The author is definitely one of the most inspiring of all researchers in the field of applied artificial intelligence. For those, such as this reviewer, who are working "in the trenches" of applied AI, his website is better than morning coffee. One does not have to agree with all the conclusions reached by the author in order to enjoy this book, but he does make a good case, albeit somewhat qualitative, for the occurrence, in this century, of what he and other futurists have called a `technological singularity.' He defines this as a period in the future where the rate of technological change will be so high that human life will be `irreversibly transformed.' There is much debate about this notion in the popular literature on AI, but in scientific and academic circles it has been greeted with mixed reviews. Such skepticism in the latter is expected and justified, for scientists and academic researchers need more quantitative justification than is usually provided by the enthusiasts of the singularity, which in this book the author calls "singularitarians." Even more interesting though is that the notion of rapid technological change seems to be ignored by the business community, who actually stand to gain (or lose) the most by it.
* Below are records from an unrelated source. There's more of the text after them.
<file path="config.mk">
export PLATFORM = sky130hd
export DESIGN_NAME = ras_ctrl
export DESIGN_NICKNAME = d
export VERILOG_FILES = /design/src/ras_pkg.sv /design/src/ras_ctrl.sv
export SDC_FILE = /design/constraint.sdc
export NUM_CORES = 1
export LEC_CHECK = 0
export BUFFER_PORTS_ARGS = -buffer_cell sky130_fd_sc_hd__buf_4
export CORE_MARGIN = 2
export CORE_UTILIZATION = 60
export DETAILED_ROUTE_END_ITERATION = 10
export GPL_TIMING_DRIVEN = 0
export PLACE_DENSITY_LB_ADDON = 0.12
export SYNTH_ARGS = -nofsm -noshare
export SYNTH_HDL_FRONTEND = slang
export SYNTH_SLANG_ARGS = --single-unit
</file>
<file path="constraint.sdc">
create_clock -name clk -period 4 [get_ports clk]
set_clock_uncertainty 0.1 [all_clocks]
set_input_delay 0.6 -clock clk [delete_from_list [all_inputs] [get_ports clk]]
set_output_delay 0.6 -clock clk [all_outputs]
set_load 0.03 [all_outputs]
</file>
<file path="src/ras_pkg.sv">
// Shared types and constants for the rectangular assignment solver.
// Used by the controller, the datapath and the top level; depends on nothing.
package ras_pkg;

    typedef logic [3:0] op_t;

    localparam op_t OP_NONE       = 4'd0;
    localparam op_t OP_LOAD       = 4'd1;
    localparam op_t OP_CLEAR      = 4'd2;
    localparam op_t OP_MIN_INIT   = 4'd3;
    localparam op_t OP_RED_MIN    = 4'd4;
    localparam op_t OP_RED_SUB    = 4'd5;
    localparam op_t OP_CLR_ROWCOV = 4'd6;
    localparam op_t OP_ADJ_MIN    = 4'd7;
    localparam op_t OP_ADJ_T      = 4'd8;
    localparam op_t OP_ADJ_WR     = 4'd9;
    localparam op_t OP_PRIME      = 4'd10;
    localparam op_t OP_AUG_STEP   = 4'd11;
    localparam op_t OP_REB_CLR    = 4'd12;
    localparam op_t OP_REB        = 4'd13;
    localparam op_t OP_TOT_CLR    = 4'd14;
    localparam op_t OP_EMIT       = 4'd15;

    localparam logic REG_ROWS = 1'b0;
    localparam logic REG_COLS = 1'b1;

    localparam logic [19:0] TOTAL_MAX = 20'hFFFFF;

    typedef struct packed {
        op_t  op;
        logic col_mode;
        logic out_addr;
        logic last;
    } cmd_t;

    typedef struct packed {
        logic col_cov;
        logic row_cov;
        logic rd_zero;
        logic row_star;
        logic cover_done;
        logic map_v;
        logic map_prime_v;
        logic out_free;
    } stat_t;

endpackage

</file>
<file path="src/ras_ctrl.sv">
// Controller of the assignment solver: load counters and the solve sequencer
// that steps the datapath through the matrix. Depends on ras_pkg.
module ras_ctrl
    import ras_pkg::*;
#(
    parameter int MAX_DIM = 16
)(
    input  logic                         clk,
    input  logic                         rst_n,
    input  logic [$clog2(MAX_DIM+1)-1:0] nr,
    input  logic [$clog2(MAX_DIM+1)-1:0] nc,
    input  logic                         cfg_wr,
    input  logic                         in_valid,
    output logic                         in_ready,
    input  stat_t                        stat,
    input  logic [$clog2(MAX_DIM)-1:0]   map_prime_col,
    output cmd_t                         cmd,
    output logic [$clog2(MAX_DIM)-1:0]   r,
    output logic [$clog2(MAX_DIM)-1:0]   c,
    output logic [$clog2(MAX_DIM+1)-1:0] min_dim
);

    localparam int IDX_W = $clog2(MAX_DIM);
    localparam int DIM_W = $clog2(MAX_DIM + 1);

    localparam logic [3:0] S_LOAD    = 4'd0;
    localparam logic [3:0] S_CLR     = 4'd1;
    localparam logic [3:0] S_RMIN    = 4'd2;
    localparam logic [3:0] S_RSUB    = 4'd3;
    localparam logic [3:0] S_REND    = 4'd4;
    localparam logic [3:0] S_COUNT   = 4'd5;
    localparam logic [3:0] S_PRIME   = 4'd6;
    localparam logic [3:0] S_ADJ_MIN = 4'd7;
    localparam logic [3:0] S_ADJ_UPD = 4'd8;
    localparam logic [3:0] S_AUG     = 4'd9;
    localparam logic [3:0] S_REB_CLR = 4'd10;
    localparam logic [3:0] S_REB     = 4'd11;
    localparam logic [3:0] S_OUT     = 4'd12;

    logic [3:0] state_reg, state_next;
    logic [IDX_W-1:0] r_reg, r_next, c_reg, c_next;
    logic [1:0] ph_reg, ph_next;
    logic found_reg, found_next;

    logic col_mode, r_last, c_last, inner_last, outer_last, inner0;

    assign col_mode   = (nr > nc);
    assign min_dim    = col_mode ? nc : nr;
    assign r_last     = (DIM_W'(r_reg) == nr - 1'b1);
    assign c_last     = (DIM_W'(c_reg) == nc - 1'b1);
    assign inner_last = col_mode ? r_last : c_last;
    assign outer_last = col_mode ? c_last : r_last;
    assign inner0     = col_mode ? (r_reg == '0) : (c_reg == '0);
    assign in_ready   = (state_reg == S_LOAD);
    assign r = r_reg;
    assign c = c_reg;

    always_comb
    begin
        logic adv_col;
        logic fnd;
        adv_col      = 1'b0;
        fnd          = found_reg;
        state_next   = state_reg;
        r_next       = r_reg;
        c_next       = c_reg;
        ph_next      = ph_reg;
        found_next   = found_reg;
        cmd.op       = OP_NONE;
        cmd.col_mode = col_mode;
        cmd.out_addr = 1'b0;
        cmd.last     = 1'b0;
        unique case (state_reg)
            S_LOAD:
            begin
                if (in_valid)
                begin
                    cmd.op = OP_LOAD;
                    if (c_last)
                    begin
                        c_next = '0;
                        if (r_last)
                        begin
                            r_next     = '0;
                            state_next = S_CLR;
                        end
                        else
                        begin
                            r_next = r_reg + 1'b1;
                        end
                    end
                    else
                    begin
                        c_next = c_reg + 1'b1;
                    end
                end
                if (cfg_wr)
                begin
                    r_next     = '0;
                    c_next     = '0;
                    state_next = S_LOAD;
                end
            end
            S_CLR:
            begin
                cmd.op     = OP_CLEAR;
                r_next     = '0;
                c_next     = '0;
                ph_next    = 2'd0;
                state_next = S_RMIN;
            end
            S_RMIN:
            begin
                if (ph_reg == 2'd0)
                begin
                    if (inner0)
                    begin
                        cmd.op = OP_MIN_INIT;
                    end
                    ph_next = 2'd1;
                end
                else
                begin
                    cmd.op  = OP_RED_MIN;
                    ph_next = 2'd0;
                    if (inner_last)
                    begin
                        if (col_mode) r_next = '0; else c_next = '0;
                        state_next = S_RSUB;
                    end
                    else if (col_mode)
                    begin
                        r_next = r_reg + 1'b1;
                    end
                    else
                    begin
                        c_next = c_reg + 1'b1;
                    end
                end
            end
            S_RSUB:
            begin
                if (ph_reg == 2'd0)
                begin
                    ph_next = 2'd1;
                end
                else
                begin
                    cmd.op  = OP_RED_SUB;
                    ph_next = 2'd0;
                    if (inner_last)
                    begin
                        if (col_mode) r_next = '0; else c_next = '0;
                        if (outer_last)
                        begin
                            if (col_mode) c_next = '0; else r_next = '0;
                            state_next = S_REND;
                        end
                        else
                        begin
                            if (col_mode) c_next = c_reg + 1'b1;
                            else r_next = r_reg + 1'b1;
                            state_next = S_RMIN;
                        end
                    end
                    else if (col_mode)
                    begin
                        r_next = r_reg + 1'b1;
                    end
                    else
                    begin
                        c_next = c_reg + 1'b1;
                    end
                end
            end
            S_REND:
            begin
                cmd.op     = OP_CLR_ROWCOV;
                state_next = S_COUNT;
            end
            S_COUNT:
            begin
                r_next  = '0;
                c_next  = '0;
                ph_next = 2'd0;
                if (stat.cover_done)
                begin
                    cmd.op     = OP_TOT_CLR;
                    state_next = S_OUT;
                end
                else
                begin
                    found_next = 1'b0;
                    state_next = S_PRIME;
                end
            end
            S_PRIME:
            begin
                if (ph_reg == 2'd0)
                begin
                    ph_next = 2'd1;
                end
                else
                begin
                    ph_next = 2'd0;
                    if (stat.col_cov)
                    begin
                        adv_col = 1'b1;
                    end
                    else if (stat.row_cov || !stat.rd_zero)
                    begin
                        if (r_last) adv_col = 1'b1;
                        else r_next = r_reg + 1'b1;
                    end
                    else
                    begin
                        cmd.op = OP_PRIME;
                        if (!stat.row_star)
                        begin
                            state_next = S_AUG;
                        end
                        else
                        begin
                            fnd     = 1'b1;
                            adv_col = 1'b1;
                        end
                    end
                    if (adv_col)
                    begin
                        r_next = '0;
                        if (c_last)
                        begin
                            c_next     = '0;
                            found_next = 1'b0;
                            if (!fnd)
                            begin
                                state_next = S_ADJ_MIN;
                            end
                        end
                        else
                        begin
                            c_next     = c_reg + 1'b1;
                            found_next = fnd;
                        end
                    end
                end
            end
            S_ADJ_MIN:
            begin
                if (ph_reg == 2'd0)
                begin
                    if (r_reg == '0 && c_reg == '0)
                    begin
                        cmd.op = OP_MIN_INIT;
                    end
                    ph_next = 2'd1;
                end
                else
                begin
                    cmd.op  = OP_ADJ_MIN;
                    ph_next = 2'd0;
                    if (c_last)
                    begin
                        c_next = '0;
                        if (r_last)
                        begin
                            r_next     = '0;
                            state_next = S_ADJ_UPD;
                        end
                        else
                        begin
                            r_next = r_reg + 1'b1;
                        end
                    end
                    else
                    begin
                        c_next = c_reg + 1'b1;
                    end
                end
            end
            S_ADJ_UPD:
            begin
                if (ph_reg == 2'd0)
                begin
                    ph_next = 2'd1;
                end
                else if (ph_reg == 2'd1)
                begin
                    cmd.op  = OP_ADJ_T;
                    ph_next = 2'd2;
                end
                else
                begin
                    cmd.op  = OP_ADJ_WR;
                    ph_next = 2'd0;
                    if (c_last)
                    begin
                        c_next = '0;
                        if (r_last)
                        begin
                            r_next     = '0;
                            found_next = 1'b0;
                            state_next = S_PRIME;
                        end
                        else
                        begin
                            r_next = r_reg + 1'b1;
                        end
                    end
                    else
                    begin
                        c_next = c_reg + 1'b1;
                    end
                end
            end
            S_AUG:
            begin
                cmd.op = OP_AUG_STEP;
                if (stat.map_v && stat.map_prime_v)
                begin
                    c_next = map_prime_col;
                end
                else
                begin
                    state_next = S_REB_CLR;
                end
            end
            S_REB_CLR:
            begin
                cmd.op     = OP_REB_CLR;
                r_next     = '0;
                c_next     = '0;
                state_next = S_REB;
            end
            S_REB:
            begin
                cmd.op = OP_REB;
                if (r_last)
                begin
                    r_next     = '0;
                    state_next = S_COUNT;
                end
                else
                begin
                    r_next = r_reg + 1'b1;
                end
            end
            S_OUT:
            begin
                cmd.out_addr = 1'b1;
                cmd.last     = r_last;
                if (ph_reg == 2'd0)
                begin
                    ph_next = 2'd1;
                end
                else if (stat.out_free)
                begin
                    cmd.op  = OP_EMIT;
                    ph_next = 2'd0;
                    if (r_last)
                    begin
                        r_next     = '0;
                        c_next     = '0;
                        state_next = S_LOAD;
                    end
                    else
                    begin
                        r_next = r_reg + 1'b1;
                    end
                end
            end
            default:
            begin
                state_next = S_LOAD;
            end
        endcase
    end

    always_ff @(posedge clk or negedge rst_n)
    begin
        if (!rst_n)
        begin
            state_reg <= S_LOAD;
            r_reg     <= '0;
            c_reg     <= '0;
            ph_reg    <= 2'd0;
            found_reg <= 1'b0;
        end
        else
        begin
            state_reg <= state_next;
            r_reg     <= r_next;
            c_reg     <= c_next;
            ph_reg    <= ph_next;
            found_reg <= found_next;
        end
    end

endmodule

</file>
==> run_results.csv <==
group,metric,value,unit
synthesis,yosysTopAreaCell,"dfrtp_1",
final_layout,drive_above_1_share,0.210,
cts,ctsResizeCount,0,
pwr,ir_worst_vdd,0.364,mV
pwr,clockPowerShare,0.079,
critical_path,arrival,3.08,ns
synthesis,syn_inst,327,
grt,grt.total_usage,0.359,
synthesis,ys_async_sr_fraction,1.00,
run,cap_violations,0,
pwr,p_switching,0.884,mW
synthesis,synth_cell_types,67,
floorplan,die_area,4380,µm²
cts,cts_tree,"yes",
floorplan,die_w,66.1,µm
synthesis,synth_top_cell_area_share,0.162,
critical_path,worst_setup_path_end_kind,"output pin",
critical_path,startpoint_type,"primary input",
cts,post-cts-setup-buffers,0,
cts,cts_buffers,3,
grt,antenna_found_initial,0,
floorplan,io_pins,47,
critical_path,worstSetupPathType,"primary input to output pin",
cts,clkTransAtPathRegs,0.06,ns
floorplan,core,3690,µm²
routing,wirelength,7.38,mm
sta,hold_viol,0,
routing,drtAntennaViolNets,0,
pwr,p_seq_frac,0.183,
sta,fin_tns_setup,0,ns
final_layout,num_antenna_cells,0,
final_layout,final_common_cell,"buf_4",
sta,setup_viol,0,
synthesis,avgSynthCellArea,7.09,µm²
grt,grt_remaining_overflow,0,
sta,drv_slew,0,
critical_path,max_stage_delay,0.39,ns
cts,htree_num_levels,1,
cts,root_buffer,"clkbuf_8",
pwr,p_int,0.749,mW
sta,fmaxAchievable,265,MHz
synthesis,synth-edff-count,0,
synthesis,ys_ff_latch,15,
place,port_buffers,46,
floorplan,die_height,66.1,µm
pwr,power_density,590,nW/µm²
routing,routedWlPerCell,17.4,µm
sta,tightest_slew,0.977,ns
pwr,combPwrFrac,0.738,
final_layout,final_cell_mix,"50 x buf_4, 34 x nand2_1, 32 x nor2_1, 24 x o21ai_0",
worst_hold_path,min_path_type,"primary input to asynchronous set/reset pin",
critical_path,cp.required,3.30,ns
critical_path,crit_buf_inv,5,
routing,dr_total_vias,2852,
final_layout,nets,417,
synthesis,synth.area.top_cells,"dfrtp_1 16%, ha_1 7.0%, nand2_1 5.5%",
synthesis,netlist_area,2320,µm²
synthesis,yosysSeqAreaShare,0.162,
cts,clock-sinks,15,
synthesis,ys.flop_type,"dfrtp_1",
place,gp_congestion,0.972,
critical_path,cp_max_fo,11,
synthesis,synth.yosys.warnings,0,
routing,vias_per_cell,6.71,
routing,drtPass1Iterations,5,
sta,post-route-period-util,0.945,
cts,clockBufferDepth,2,
sta,rsz0062_at_grt,"no",
sta,worst_slew_margin_rel,0.340,
critical_path,cpMaxStageDelayCell,"o21ai_0",
floorplan,rows,22,
cts,hold_buffers,0,
grt,grt_max_degree,16,
place,hpwl,5.73,mm
pwr,leakage,1.22,nW
grt,grt_pass1_wl,12.2,mm
synthesis,syn_nets,366,
grt,grt_pass1_vias,2585,
outcome,outcome,"completed",
floorplan,initial_utilization,0.628,
routing,route.detailed.drc,0,
cts,clock_latency,0.26,ns
final_layout,area_delta_synth_final,19.5,%
pwr,switching_share,0.541,
routing,drtIter0Drc,388,
critical_path,path_cells,"buf_4, inv_1, ha_1, and3_1, and3_1, a21o_1, inv_1, clkbuf_1, a22oi_1, o21ai_0, a31o_2, buf_4",
final_layout,fin_util,0.751,
critical_path,cpLargestDelayFamily,"compound AO/OA/AOI/OAI gates",
sta,fin_crit,3.78,ns
cells in the mapped netlist (3+ instances only):
| cell type | instances |
|---|---|
| nand2b_1 | 12 |
| nor2b_1 | 4 |
| a21oi_1 | 19 |
| mux2i_1 | 3 |
| a22o_1 | 3 |
| mux2_2 | 3 |
| xnor2_1 | 5 |
| nor2_1 | 32 |
| xor2_1 | 5 |
| ha_1 | 13 |
| o21ai_0 | 24 |
| nand3_1 | 11 |
| a211oi_1 | 6 |
| nor3_1 | 16 |
| a31oi_1 | 5 |
| nand4_1 | 3 |
| clkbuf_1 | 6 |
| buf_4 | 4 |
| buf_2 | 7 |
| o22ai_1 | 5 |
| inv_1 | 19 |
| nand2_1 | 34 |
| and3_1 | 5 |
| a221o_1 | 5 |
| nand3b_1 | 3 |
| dfrtp_1 | 15 |
| a31o_2 | 4 |
metrics by stage:
| stage | setup slack [ns] | instance area (µm²) | total power, mW | hold WS (ns) | cells |
|---|---|---|---|---|---|
| detailed placement | 0.288 | 2720 | 1.47 | 0.373 | 421 |
| floorplan | 0.801 | 2320 | 1.14 | 0.204 | 327 |
| global placement | 0.314 | 2720 | 1.45 | 0.372 | 421 |
| finish | 0.222 | 2770 | 1.63 | 0.0887 | 425 |
| CTS | 0.265 | 2770 | 1.61 | 0.0940 | 425 |
| global route | 0.0316 | 2770 | 1.76 | 0.107 | 425 |
final timing paths:
path | startpoint | to | slack, ns | cells after the start
worst max-delay path | nc[4] | cmd[3] | 0.22 | 12
worst min-delay path | rst_n | c[1] | 0.09 | 1
worst max register to register | c[2] | state_reg[2] | 1.36 | 9
worst min register to register | found_reg | found_reg | 0.47 | 2
max in group asynchronous | rst_n | state_reg[2] | 3.52 | 1
min in group clk | found_reg | found_reg | 0.47 | 2
power by group through the flow:
stage	Combinational, mW	Sequential [mW]	Clock [mW]
finish	1.21	0.298	0.129
global route	1.32	0.307	0.137
CTS	1.18	0.295	0.132
detailed placement	1.18	0.300	0
global placement	1.15	0.297	0
floorplan	0.781	0.358	0
layout make-up:
cell class,count,area [µm²]
clock buffers,3,41.3
plain buffers,20,106
multi-input cells,272,1760
inverters,20,75.1
repair buffers,46,345
fillers,325,920
clock inverters,1,5.00
well taps,48,60.1
flip-flops and latches,15,375
per-layer routing:
| layer | part of all wire | up-vias | track usage |
|---|---|---|---|
| met5 | 0 | - | 0 |
| met4 | 0.024 | 0 | 0.0995 |
| met3 | 0.10 | 19 | 0.0852 |
| met2 | 0.44 | 167 | 0.549 |
| met1 | 0.43 | 1343 | 0.502 |
| li1 | - | 1323 | - |
logic make-up after synthesis:
kind of cell,synth area share
adder cells (fa/ha/maj),0.0745
buffers and inverters,0.0783
multiplexers,0.0275
AND/OR/NAND/NOR,0.284
AO/OA/AOI/OAI,0.336
flip-flops,0.162
XOR/XNOR,0.0378
No activity file was read; power rests on OpenSTA's default activity.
Since this book is aimed primarily at a wide audience, and not professional researchers, the author does not include detailed arguments or definitions for the notion of machine intelligence or a list of the hundreds of examples of intelligent machines that are now working in the field. Indeed, if one were to include a discussion of each of these examples, this book would swell to thousands of pages. There are machines right now used in business and industry that can manage, troubleshoot, and analyze networks, diagnose illnesses, compose music definitely worth listening to, choreograph dances, simulate human behavior in computer games, recommend and engage in financial transactions and bargaining, and many, many other tasks, a detailed list of which would, again, entail many thousands of pages.
There are various psychological issues that arise when discussing machine intelligence, which if believed might prohibit the acceptance of any kind of notion of a technological singularity. For example, it is one of the historical peculiarities of research in AI that advances in the field are later trivialized, i.e. when a problem in AI becomes solved it no longer holds any mystery and is then considered to be just another part of information processing. It is then no longer regarded as `intelligent' in any sense of the term. This phenomenon in AI research might be called the "Michie-McCorduck-Hofstader effect", named after the three individuals, Donald Michie, Barbara McCorduck, and Douglas Hofstader, who discussed it some detail in their writings. If one examines the history of AI, one finds many examples of this effect, such as in knowledge discovery from databases, the use of business rules in database technologies, and the use of ontologies for information systems development. One of the best examples of this effect though is the backgammon player TD-Gammon, a highly sophisticated example of machine intelligence but which is now considered to be merely part of the "programmer's toolbox." The Michie-McCorduck-Hofstader effect is important in discussing the notion of a technological singularity since if one does occur this effect would diminish one's ability to recognize it as being real. The author does not name this phenomenon as such in the book, but a reading of it definitely reveals that he is aware of the skepticism expressed by many towards any "advances" in machine intelligence.
Another one of these psychological issues regards the attitude of many philosophers on the notion of machine intelligence. In most cases they are extremely skeptical, and many AI researchers seem to feel the need to "refute" their opinions on the "impossibility" of intelligent machines. Unfortunately the author is one of these, and devotes space in the book to counter various philosophical arguments against AI. His arguments, although valid, are really a waste of time though. Such time would be better spent, both for the author and for AI researchers, in the actual development of intelligent machines. A moratorium should be declared among AI researchers on all philosophical speculation. Such musings are best left to professional philosophers, who have the time and the inclination to indulge themselves in them.
There are other issues that should have been given more attention in the book, such as more details on the energy requirements needed to bring about such a singularity. In addition, the author needs to sharpen just what he means by intelligence and move away from the Turing test/human brain benchmark that he uses in the book. There are many examples of intelligence in the natural world, and these can and have been emulated in many different types of machines. Interestingly, the fixation on human intelligence and the reverse engineering of the human brain (that is exemplified in this book) has inspired a few research teams to attempt to build a machine of "general intelligence", i.e. one that can think in many different domains, as clearly humans can. But it is still an open question whether this intelligence is "entangled" over these domains, i.e. whether or not a decrease in ability in one domain will affect the ability in another. From an evolutionary or efficiency standpoint it would seem that that domain specific intelligence is more optimal.
The notion of a technological singularity can be met with both exhilaration and a sense of foreboding, since (radical) change can be embraced with enthusiasm and with some feelings of anxiety. Even the author expresses this when he writes in the book that he is not "entirely comfortable" with all the consequences of a technological singularity. He has though made a fairly strong case for rapidly accelerating change. If the book concentrated more on the actual examples of intelligent machines and included the enormous amount of data from activities in applied AI that are now going on, an even stronger case could be made.